Shafie Fazel, MD, Denis Angoulvant, MD, Richard D. Weisel, MD

Division of Cardiac Surgery, Toronto General Hospital, EN 14-215, 200 Elizabeth St, Toronto, Ontario M5G-2C4, Canada

Pompilio and colleagues report on the mobilization, harvesting, and purification of AC133+ cells followed by myocardial implantation at the time of coronary artery bypass grafting (CABG). Cell therapy offers the promise to regenerate the heart after a myocardial infarction. Skeletal myoblasts were the first cell type to be transplanted at the time of CABG into regions that could not be revascularized to assess safety and possible efficacy [1]. This phase I trial was well controlled.

Recent studies demonstrated that bone marrow cells [2, 3] contributed to cardiac restoration. The studies stimulated clinical trials that evaluated the use of bone marrow mononuclear and endothelial progenitor cell preparations to repair the injured myocardium [4–6]. Cardiac stem cells [7, 8] may also contribute to cardiac regeneration and may be tested in clinical trials. Restraint, however, should be employed and clinical trials should be well designed and adequately controlled to determine the safety and evaluate efficacy of cell transplantation. We recommend the following guidelines:

Cell therapy for ischemic cardiomyopathy should be reserved for patients who have at least one ischemic region that cannot be revascularized by conventional means. The viability of the region should be determined preoperatively, and patients who will likely improve with revascularization alone should be excluded. Fully informed consent must be obtained.

The conditions of cell procurement and the culture of freshly isolated or cultured cells should be extensively studied before clinical application. Phase I trials should be based on sufficient preclinical investigations to ensure safety and promise efficacy. Cell isolation and expansion should be performed according to good laboratory practices, the facilities should conform to regulatory requirements, and the details should be sufficiently documented to allow reproduction of the study.

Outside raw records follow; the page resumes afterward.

This design comes from an exercise in tuning for small area on the open sky130 flow, not from production work. In this exercise RTL edits were held to simulation tests only and were not proved equivalent to the original. Power is estimated from default activity; no workload was simulated. No driver is modelled on the clock port, so clocking that relies on it looks cheaper here than on a real chip.

==> inputs of 02-14 <==
## kbd_scan_react
module kbd_scan_react (
    input  wire        clk,
    input  wire        rst,
    input  wire        cmd_valid,
    input  wire [7:0]  cmd,
    output wire        cmd_ready,
    output wire [7:0]  row_n,
    input  wire [7:0]  col_n,
    input  wire [31:0] rnd_data,
    output wire        rnd_take,
    output wire [17:0] ev,
    output wire        led_valid,
    output wire [23:0] led_data,
    output wire        draw_valid,
    output wire [1:0]  draw_sprite,
    output wire [2:0]  fault
);
clock: 14.0 ns
lec_check: 0
cap_margin: 20
core_margin: 2
core_utilization: 40
place_density: 0.6
slew_margin: 20
standard.sh (not shown) runs the stock make flow with config.mk's settings and CLKGATE_MAP_FILE= SYNTH_SCRIPT=/design/flow/synth_recipe.tcl, a recipe that flattens the netlist after the stock synthesis.
==> flow/flow/run.sh <==
#!/bin/bash
# Layout flow: the standard synthesis, then an area-oriented re-mapping of
# its combinational logic (flip-flops untouched, equivalence proven with Yosys;
# the standard netlist is used if anything fails), then the standard layout
# steps with these changes: port buffers use buf_1, and clock tree synthesis
# uses clkbuf_8 with smaller sink clusters and no dummy loads.
set -euo pipefail
HERE=$(pwd)
R=$HERE/orfs/results/$FLOW_PLATFORM/kbd_scan_react/base
LIB=$FLOW_HOME/platforms/$FLOW_PLATFORM/lib/sky130_fd_sc_hd__tt_025C_1v80.lib
YOSYS=$FLOW_HOME/../tools/install/yosys/bin/yosys
[ -x "$YOSYS" ] || YOSYS=yosys
export CTS_ARGS="-sink_clustering_enable -repair_clock_nets -dont_use_dummy_load -buf_list sky130_fd_sc_hd__clkbuf_8 -sink_clustering_size 20 -sink_clustering_max_diameter 50"
export BUFFER_PORTS_ARGS="-buffer_cell sky130_fd_sc_hd__buf_1"

bash standard.sh synth > standard_synth.log 2>&1
cp "$R/1_2_yosys.v" "$HERE/std_1_2_yosys.v"

DU=$(sed -n '/^export DONT_USE_CELLS/,/^#/p' "$FLOW_HOME/platforms/$FLOW_PLATFORM/config.mk" \
     | grep -o 'sky130_fd_sc_hd__[a-z0-9_]*' | sed 's/^/-dont_use /' | tr '\n' ' ')
sed -e "s#@LIB@#$LIB#g" -e "s#@IN@#$HERE/std_1_2_yosys.v#" -e "s#@OUT@#$HERE/resynth.v#" \
    -e "s#@ABC@#$HERE/flow/area.abc#" -e "s#@TOP@#$FLOW_TOP#g" -e "s#@DONTUSE@#$DU#" \
    -e "s#@STAT@#$HERE/resynth_stat.txt#" flow/resynth.ys > resynth.ys
sed -e "s#@LIB@#$LIB#g" -e "s#@GOLD@#$HERE/std_1_2_yosys.v#" -e "s#@GATE@#$HERE/resynth.v#" \
    -e "s#@TOP@#$FLOW_TOP#g" flow/equiv.ys > equiv.ys
sed -e "s#@LIB@#$LIB#g" -e "s#@GATE@#$HERE/resynth.v#" -e "s#@TOP@#$FLOW_TOP#g" flow/check.ys > check.ys
if "$YOSYS" -q -l resynth.log resynth.ys > /dev/null 2>&1 && \
   "$YOSYS" -q -l check.log check.ys > /dev/null 2>&1 && \
   "$YOSYS" -q -l equiv.log equiv.ys > /dev/null 2>&1; then
  cp "$HERE/resynth.v" "$R/1_2_yosys.v"
  rm -f "$R/1_synth.odb" "$R/1_synth.sdc"
  echo "using the re-mapped netlist" > netlist_choice.txt
else
  echo "re-mapping failed; using the standard netlist" > netlist_choice.txt
fi

bash standard.sh > standard.log 2>&1
==> flow/flow/area.abc <==
strash
dch -f
amap
strash
dch -f
amap
topo
Other scripts of this flow, unchanged in this note and not shown: flow/flow/check.ys, flow/flow/equiv.ys, flow/flow/resynth.ys
==> 09-22: changes against 02-14 <==
--- a/flow/design.v
+++ b/flow/design.v
@@ -26,48 +26,48 @@
     reg [5:0]  p;         
     reg        q_hi;      
     reg [2:0]  q_lo;
     reg [1:0]  mode;
     reg        c_hi;      
     reg [2:0]  c_lo;
     reg        seeded;
+    reg        scanned;   
     reg        fresh;     
     reg        ftype;     
     reg        lz;
     reg [1:0]  sprite;
     reg        dz;
     reg        dv;
     reg        ev_v, ev_k;
     reg [2:0]  ev_r, ev_c;
     reg [1:0]  flt;       
-    reg [63:0]  r_s, r_b, r_c0, r_c1, r_c2, r_c3;
+    reg [63:0]  r_b, r_c0, r_c1, r_c2, r_c3;
     reg [155:0] lr;
     reg [31:0]  dr;
     reg [7:0]   lc;
     wire halted  = |flt;
     wire p_last  = (p == 6'd63);
     wire p_half  = (p[4:0] == 5'd31);
     wire q_last  = q_hi && (q_lo == 3'd5);
     wire accept  = cmd_valid && (st == S_IDLE) && p_last;
-    wire       hs = r_s[0];
     wire       hb = r_b[0];
     wire [3:0] hc = {r_c3[0], r_c2[0], r_c1[0], r_c0[0]};
     wire       evk = (hc == 4'd15);
     wire       sel_rot = (p[3] == h);
-    wire       smp = ~col_n[p[2:0]];
-    reg        ns, nb;
+    wire       hs = scanned & ~col_n[p[2:0]];    
+    wire       db_on = h && (p[3] == t);         
+    reg        nb;
     reg [3:0]  nc;
     reg        pop_now;
     always @* begin
-        ns = hs; nb = hb; nc = hc;
+        nb = hb; nc = hc;
         pop_now = 1'b0;
         case (st)
-        S_INIT: begin ns = 1'b0; nb = 1'b0; nc = 4'd0; end
-        S_SCAN: if (sel_rot) ns = smp;
-        S_DB:   if (h) begin
+        S_INIT: begin nb = 1'b0; nc = 4'd0; end
+        S_DB:   if (db_on) begin
                     if (hs == hb) nc = 4'd0;
                     else if (hc == 4'd14) begin nb = hs; nc = 4'd15; end
                     else nc = hc + 4'd1;
                 end
         S_EP:   if (sel_rot && evk && !ev_v) begin nc = 4'd0; pop_now = 1'b1; end
         default: ;
         endcase
@@ -147,17 +147,26 @@
         4'd1, 4'd6:  m5n = 3'd1;
         4'd2, 4'd7:  m5n = 3'd2;
         4'd3, 4'd8:  m5n = 3'd3;
         4'd4, 4'd9:  m5n = 3'd4;
         default:     m5n = 3'bxxx;
         endcase
     end
-    wire [3:0] m12x   = {c_lo, rbit};             
-    wire       m12_hi = m12x >= 4'd6;
-    wire [2:0] m12_lo = m12_hi ? m12x[2:0] - 3'd6 : m12x[2:0];
+    wire [2:0] m3x  = {c_lo[1:0], rbit};          
+    wire [1:0] m3n  = (m3x >= 3'd3) ? m3x[1:0] - 2'd3 : m3x[1:0];
+    reg  [3:0] jx;
+    always @* begin
+        case ({m3n, rnd_data[1:0]})
+        4'b00_00: jx = 4'h0;  4'b01_01: jx = 4'h1;  4'b10_10: jx = 4'h2;
+        4'b00_11: jx = 4'h3;  4'b01_00: jx = 4'h4;  4'b10_01: jx = 4'h5;
+        4'b00_10: jx = 4'h8;  4'b01_11: jx = 4'h9;  4'b10_00: jx = 4'ha;
+        4'b00_01: jx = 4'hb;  4'b01_10: jx = 4'hc;  4'b10_11: jx = 4'hd;
+        default:  jx = 4'bxxxx;
+        endcase
+    end
     wire       dbit = dz ? 1'b0 : dr[0];
     wire       dsum = dbit ^ h;
     wire [31:0] k400 = 32'd400;
     wire       deq  = t && (dsum == k400[p[4:0]]);
     wire       lbit = lz ? 1'b0 : lc[0];
     wire       lsum = lbit ^ h;
     wire [7:0] kk   = (mode == 2'd3) ? 8'd100 : 8'd10;
@@ -168,21 +177,20 @@
     assign rnd_take    = (m12_on && p == 6'd31) || (st == S_L0 && p_last) || take_led;
     assign ev          = {ev_v, ev_k, 5'd0, ev_r, 5'd0, ev_c};
     assign fault       = {flt, 1'b0};
     assign draw_valid  = dv;
     assign draw_sprite = sprite;
     assign led_valid   = (st == S_LF) && run;
     assign led_data    = {cg, cr, cb};
-    wire   row_on      = (st == S_SCAN) && sel_rot;
-    wire [2:0] row_idx = {h, p[5:4]};
+    wire   row_on      = (st == S_SCAN) ? sel_rot : (st == S_DB) && db_on;
+    wire [2:0] row_idx = {(st == S_SCAN) ? h : t, p[5:4]};
     assign row_n       = ~({7'd0, row_on} << row_idx);
     wire       cn_wrap = (c_lo == 3'd5);
     wire [1:0] sp_tog  = (sprite == 2'd1) ? 2'd2 : 2'd1;
     always @(posedge clk) begin
-        r_s  <= {ns,    r_s[63:1]};
         r_b  <= {nb,    r_b[63:1]};
         r_c0 <= {nc[0], r_c0[63:1]};
         r_c1 <= {nc[1], r_c1[63:1]};
         r_c2 <= {nc[2], r_c2[63:1]};
         r_c3 <= {nc[3], r_c3[63:1]};
         lr   <= {lin, lr[155:13]};
         dr   <= {(st == S_DT) ? dsum : dr[0], dr[31:1]};
@@ -202,30 +210,30 @@
         end
     endtask
     always @(posedge clk) begin
         if (rst) begin
             st <= S_INIT; run <= 1'b0; h <= 1'b0; t <= 1'b0;
             p <= 6'd0; q_hi <= 1'b0; q_lo <= 3'd0;
             mode <= 2'd0; c_hi <= 1'b0; c_lo <= 3'd0; lz <= 1'b1;
-            seeded <= 1'b0; fresh <= 1'b1; ftype <= 1'b0;
+            seeded <= 1'b0; scanned <= 1'b0; fresh <= 1'b1; ftype <= 1'b0;
             sprite <= 2'd0; dz <= 1'b1; dv <= 1'b0;
             ev_v <= 1'b0; ev_k <= 1'b0; ev_r <= 3'd0; ev_c <= 3'd0; flt <= 2'd0;
         end else begin
             p  <= p + 6'd1;
             q_lo <= (q_lo == 3'd5) ? 3'd0 : q_lo + 3'd1;
             if (q_lo == 3'd5) q_hi <= !q_hi;
             dv <= 1'b0;
             case (st)
             S_INIT: if (p_last) st <= S_IDLE;
             S_IDLE: if (accept && !halted) begin
                 run <= 1'b0;
                 h   <= 1'b0;
                 t   <= 1'b0;
                 case (cmd)
-                8'h10: st <= S_SCAN;
+                8'h10: begin scanned <= 1'b1; st <= S_SCAN; end
                 8'h20: st <= S_DB;
                 8'h21: begin ev_v <= 1'b0; st <= S_EP; end
                 8'h30: begin h <= 1'b1; t <= 1'b1; st <= S_LT; end
                 8'h31: led_key;
                 8'h32: st <= S_LF;
                 8'h34, 8'h35, 8'h36, 8'h37: begin
                     mode <= cmd[1:0]; lz <= 1'b1; c_hi <= 1'b0; c_lo <= 3'd0; fresh <= 1'b1;
@@ -238,19 +246,22 @@
                 endcase
             end
             S_SCAN: if (p_last) begin
                 h <= 1'b1;
                 if (h) st <= S_IDLE;
             end
             S_DB: begin
-                if (evk) t <= 1'b1;
+                if (!h && evk) t <= 1'b1;
                 if (p_last) begin
                     h <= 1'b1;
-                    if (h) st <= S_IDLE;
-                    else if (t || evk) begin flt[1] <= 1'b1; st <= S_IDLE; end
+                    if (!h) begin
+                        if (t || evk) begin flt[1] <= 1'b1; st <= S_IDLE; end
+                        else t <= 1'b0;
+                    end else if (!t) t <= 1'b1;
+                    else st <= S_IDLE;
                 end
             end
             S_EP: begin
                 if (!ev_v) begin
                     if (p_last && h && !pop_now) begin
                         ev_k <= 1'b0; ev_r <= 3'd0; ev_c <= 3'd0;
                     end else begin
@@ -293,16 +304,17 @@
                     st <= S_LU;
                     if (m5n == 3'd0 && rnd_data[1:0] == 2'd0) begin
                         c_hi <= 1'b0; c_lo <= 3'd0; st <= S_L1;
                     end else h <= 1'b0;
                 end
             end
             S_LKM, S_L1: begin
-                c_hi <= m12_hi; c_lo <= m12_lo;
+                c_lo[1:0] <= m3n;
                 if (p == 6'd31) begin
+                    c_hi <= jx[3]; c_lo <= jx[2:0];
                     h  <= 1'b1;
                     st <= (st == S_LKM) ? S_KS : S_LU;
                 end
             end
             S_KS: if (at_j) begin
                 fresh <= 1'b0; st <= S_IDLE;
             end
==> flow/flow/area.abc (replaced) <==
strash
&get -n
&deepsyn -J 1000 -T 900
&put
dch -f
amap
strash
dch -f
amap
topo
Settings changed: CORE_UTILIZATION 40 to 60, PLACE_DENSITY 0.6 to 0.75.
==> 02-12: changes against 02-14 <==
--- a/flow/design.v
+++ b/flow/design.v
@@ -26,48 +26,48 @@
     reg [5:0]  p;         
     reg        q_hi;      
     reg [2:0]  q_lo;
     reg [1:0]  mode;
     reg        c_hi;      
     reg [2:0]  c_lo;
     reg        seeded;
+    reg        scanned;   
     reg        fresh;     
     reg        ftype;     
     reg        lz;
     reg [1:0]  sprite;
     reg        dz;
     reg        dv;
     reg        ev_v, ev_k;
     reg [2:0]  ev_r, ev_c;
     reg [1:0]  flt;       
-    reg [63:0]  r_s, r_b, r_c0, r_c1, r_c2, r_c3;
+    reg [63:0]  r_b, r_c0, r_c1, r_c2, r_c3;
     reg [155:0] lr;
     reg [31:0]  dr;
     reg [7:0]   lc;
     wire halted  = |flt;
     wire p_last  = (p == 6'd63);
     wire p_half  = (p[4:0] == 5'd31);
     wire q_last  = q_hi && (q_lo == 3'd5);
     wire accept  = cmd_valid && (st == S_IDLE) && p_last;
-    wire       hs = r_s[0];
     wire       hb = r_b[0];
     wire [3:0] hc = {r_c3[0], r_c2[0], r_c1[0], r_c0[0]};
     wire       evk = (hc == 4'd15);
     wire       sel_rot = (p[3] == h);
-    wire       smp = ~col_n[p[2:0]];
-    reg        ns, nb;
+    wire       hs = scanned & ~col_n[p[2:0]];    
+    wire       db_on = h && (p[3] == t);         
+    reg        nb;
     reg [3:0]  nc;
     reg        pop_now;
     always @* begin
-        ns = hs; nb = hb; nc = hc;
+        nb = hb; nc = hc;
         pop_now = 1'b0;
         case (st)
-        S_INIT: begin ns = 1'b0; nb = 1'b0; nc = 4'd0; end
-        S_SCAN: if (sel_rot) ns = smp;
-        S_DB:   if (h) begin
+        S_INIT: begin nb = 1'b0; nc = 4'd0; end
+        S_DB:   if (db_on) begin
                     if (hs == hb) nc = 4'd0;
                     else if (hc == 4'd14) begin nb = hs; nc = 4'd15; end
                     else nc = hc + 4'd1;
                 end
         S_EP:   if (sel_rot && evk && !ev_v) begin nc = 4'd0; pop_now = 1'b1; end
         default: ;
         endcase
@@ -147,17 +147,26 @@
         4'd1, 4'd6:  m5n = 3'd1;
         4'd2, 4'd7:  m5n = 3'd2;
         4'd3, 4'd8:  m5n = 3'd3;
         4'd4, 4'd9:  m5n = 3'd4;
         default:     m5n = 3'bxxx;
         endcase
     end
-    wire [3:0] m12x   = {c_lo, rbit};             
-    wire       m12_hi = m12x >= 4'd6;
-    wire [2:0] m12_lo = m12_hi ? m12x[2:0] - 3'd6 : m12x[2:0];
+    wire [2:0] m3x  = {c_lo[1:0], rbit};          
+    wire [1:0] m3n  = (m3x >= 3'd3) ? m3x[1:0] - 2'd3 : m3x[1:0];
+    reg  [3:0] jx;
+    always @* begin
+        case ({m3n, rnd_data[1:0]})
+        4'b00_00: jx = 4'h0;  4'b01_01: jx = 4'h1;  4'b10_10: jx = 4'h2;
+        4'b00_11: jx = 4'h3;  4'b01_00: jx = 4'h4;  4'b10_01: jx = 4'h5;
+        4'b00_10: jx = 4'h8;  4'b01_11: jx = 4'h9;  4'b10_00: jx = 4'ha;
+        4'b00_01: jx = 4'hb;  4'b01_10: jx = 4'hc;  4'b10_11: jx = 4'hd;
+        default:  jx = 4'bxxxx;
+        endcase
+    end
     wire       dbit = dz ? 1'b0 : dr[0];
     wire       dsum = dbit ^ h;
     wire [31:0] k400 = 32'd400;
     wire       deq  = t && (dsum == k400[p[4:0]]);
     wire       lbit = lz ? 1'b0 : lc[0];
     wire       lsum = lbit ^ h;
     wire [7:0] kk   = (mode == 2'd3) ? 8'd100 : 8'd10;
@@ -168,21 +177,20 @@
     assign rnd_take    = (m12_on && p == 6'd31) || (st == S_L0 && p_last) || take_led;
     assign ev          = {ev_v, ev_k, 5'd0, ev_r, 5'd0, ev_c};
     assign fault       = {flt, 1'b0};
     assign draw_valid  = dv;
     assign draw_sprite = sprite;
     assign led_valid   = (st == S_LF) && run;
     assign led_data    = {cg, cr, cb};
-    wire   row_on      = (st == S_SCAN) && sel_rot;
-    wire [2:0] row_idx = {h, p[5:4]};
+    wire   row_on      = (st == S_SCAN) ? sel_rot : (st == S_DB) && db_on;
+    wire [2:0] row_idx = {(st == S_SCAN) ? h : t, p[5:4]};
     assign row_n       = ~({7'd0, row_on} << row_idx);
     wire       cn_wrap = (c_lo == 3'd5);
     wire [1:0] sp_tog  = (sprite == 2'd1) ? 2'd2 : 2'd1;
     always @(posedge clk) begin
-        r_s  <= {ns,    r_s[63:1]};
         r_b  <= {nb,    r_b[63:1]};
         r_c0 <= {nc[0], r_c0[63:1]};
         r_c1 <= {nc[1], r_c1[63:1]};
         r_c2 <= {nc[2], r_c2[63:1]};
         r_c3 <= {nc[3], r_c3[63:1]};
         lr   <= {lin, lr[155:13]};
         dr   <= {(st == S_DT) ? dsum : dr[0], dr[31:1]};
@@ -202,30 +210,30 @@
         end
     endtask
     always @(posedge clk) begin
         if (rst) begin
             st <= S_INIT; run <= 1'b0; h <= 1'b0; t <= 1'b0;
             p <= 6'd0; q_hi <= 1'b0; q_lo <= 3'd0;
             mode <= 2'd0; c_hi <= 1'b0; c_lo <= 3'd0; lz <= 1'b1;
-            seeded <= 1'b0; fresh <= 1'b1; ftype <= 1'b0;
+            seeded <= 1'b0; scanned <= 1'b0; fresh <= 1'b1; ftype <= 1'b0;
             sprite <= 2'd0; dz <= 1'b1; dv <= 1'b0;
             ev_v <= 1'b0; ev_k <= 1'b0; ev_r <= 3'd0; ev_c <= 3'd0; flt <= 2'd0;
         end else begin
             p  <= p + 6'd1;
             q_lo <= (q_lo == 3'd5) ? 3'd0 : q_lo + 3'd1;
             if (q_lo == 3'd5) q_hi <= !q_hi;
             dv <= 1'b0;
             case (st)
             S_INIT: if (p_last) st <= S_IDLE;
             S_IDLE: if (accept && !halted) begin
                 run <= 1'b0;
                 h   <= 1'b0;
                 t   <= 1'b0;
                 case (cmd)
-                8'h10: st <= S_SCAN;
+                8'h10: begin scanned <= 1'b1; st <= S_SCAN; end
                 8'h20: st <= S_DB;
                 8'h21: begin ev_v <= 1'b0; st <= S_EP; end
                 8'h30: begin h <= 1'b1; t <= 1'b1; st <= S_LT; end
                 8'h31: led_key;
                 8'h32: st <= S_LF;
                 8'h34, 8'h35, 8'h36, 8'h37: begin
                     mode <= cmd[1:0]; lz <= 1'b1; c_hi <= 1'b0; c_lo <= 3'd0; fresh <= 1'b1;
@@ -238,19 +246,22 @@
                 endcase
             end
             S_SCAN: if (p_last) begin
                 h <= 1'b1;
                 if (h) st <= S_IDLE;
             end
             S_DB: begin
-                if (evk) t <= 1'b1;
+                if (!h && evk) t <= 1'b1;
                 if (p_last) begin
                     h <= 1'b1;
-                    if (h) st <= S_IDLE;
-                    else if (t || evk) begin flt[1] <= 1'b1; st <= S_IDLE; end
+                    if (!h) begin
+                        if (t || evk) begin flt[1] <= 1'b1; st <= S_IDLE; end
+                        else t <= 1'b0;
+                    end else if (!t) t <= 1'b1;
+                    else st <= S_IDLE;
                 end
             end
             S_EP: begin
                 if (!ev_v) begin
                     if (p_last && h && !pop_now) begin
                         ev_k <= 1'b0; ev_r <= 3'd0; ev_c <= 3'd0;
                     end else begin
@@ -293,16 +304,17 @@
                     st <= S_LU;
                     if (m5n == 3'd0 && rnd_data[1:0] == 2'd0) begin
                         c_hi <= 1'b0; c_lo <= 3'd0; st <= S_L1;
                     end else h <= 1'b0;
                 end
             end
             S_LKM, S_L1: begin
-                c_hi <= m12_hi; c_lo <= m12_lo;
+                c_lo[1:0] <= m3n;
                 if (p == 6'd31) begin
+                    c_hi <= jx[3]; c_lo <= jx[2:0];
                     h  <= 1'b1;
                     st <= (st == S_LKM) ? S_KS : S_LU;
                 end
             end
             S_KS: if (at_j) begin
                 fresh <= 1'b0; st <= S_IDLE;
             end
--- a/flow/flow/run.sh
+++ b/flow/flow/run.sh
@@ -6,15 +6,15 @@
 # uses clkbuf_8 with smaller sink clusters and no dummy loads.
 set -euo pipefail
 HERE=$(pwd)
 R=$HERE/orfs/results/$FLOW_PLATFORM/kbd_scan_react/base
 LIB=$FLOW_HOME/platforms/$FLOW_PLATFORM/lib/sky130_fd_sc_hd__tt_025C_1v80.lib
 YOSYS=$FLOW_HOME/../tools/install/yosys/bin/yosys
 [ -x "$YOSYS" ] || YOSYS=yosys
-export CTS_ARGS="-sink_clustering_enable -repair_clock_nets -dont_use_dummy_load -buf_list sky130_fd_sc_hd__clkbuf_8 -sink_clustering_size 20 -sink_clustering_max_diameter 50"
+export CTS_ARGS="-sink_clustering_enable -repair_clock_nets -dont_use_dummy_load -buf_list sky130_fd_sc_hd__clkbuf_16 -sink_clustering_size 40 -sink_clustering_max_diameter 80"
 export BUFFER_PORTS_ARGS="-buffer_cell sky130_fd_sc_hd__buf_1"
 
 bash standard.sh synth > standard_synth.log 2>&1
 cp "$R/1_2_yosys.v" "$HERE/std_1_2_yosys.v"
 
 DU=$(sed -n '/^export DONT_USE_CELLS/,/^#/p' "$FLOW_HOME/platforms/$FLOW_PLATFORM/config.mk" \
      | grep -o 'sky130_fd_sc_hd__[a-z0-9_]*' | sed 's/^/-dont_use /' | tr '\n' ' ')
Settings changed: CORE_UTILIZATION 40 to 60, PLACE_DENSITY 0.6 to 0.75.
==> summary.md <==
| Metric | Value |
|---|---|
| Final Core Density | `0.441` |
| Worst setup path start | `lr[8]` |
| Vias per inst | `4.81` |
| Wire per inst | `15.2 um` |
| Non-CTS buffers | `102` |
| Slew @ Worst Pin | `0.923 ns` |
| Reg2reg start | `p[1]` |
| Status | `complete, no violations` |
| Post-route insts no fill | `2064` |
# the run above: 02-14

Patient safety must be ensured. Arrhythmias are a major concern associated with the implantation of myoblasts. The prophylactic use of antiarrhythmic drugs, such as amiodarone, or the insertion of an implantable defibrillator according to the guidelines established in the Multicenter Automatic Defibrillator Implantation. Trial (MADIT) II trial should be strongly considered. Studies that do not ensure patient safety are unethical.

Phase I studies should be conducted in patients who might benefit from the procedure, and reasonable attempts should be made to detect treatment efficacy. Cell engraftment, perfusion, and regional or global function should be routinely evaluated in these trials.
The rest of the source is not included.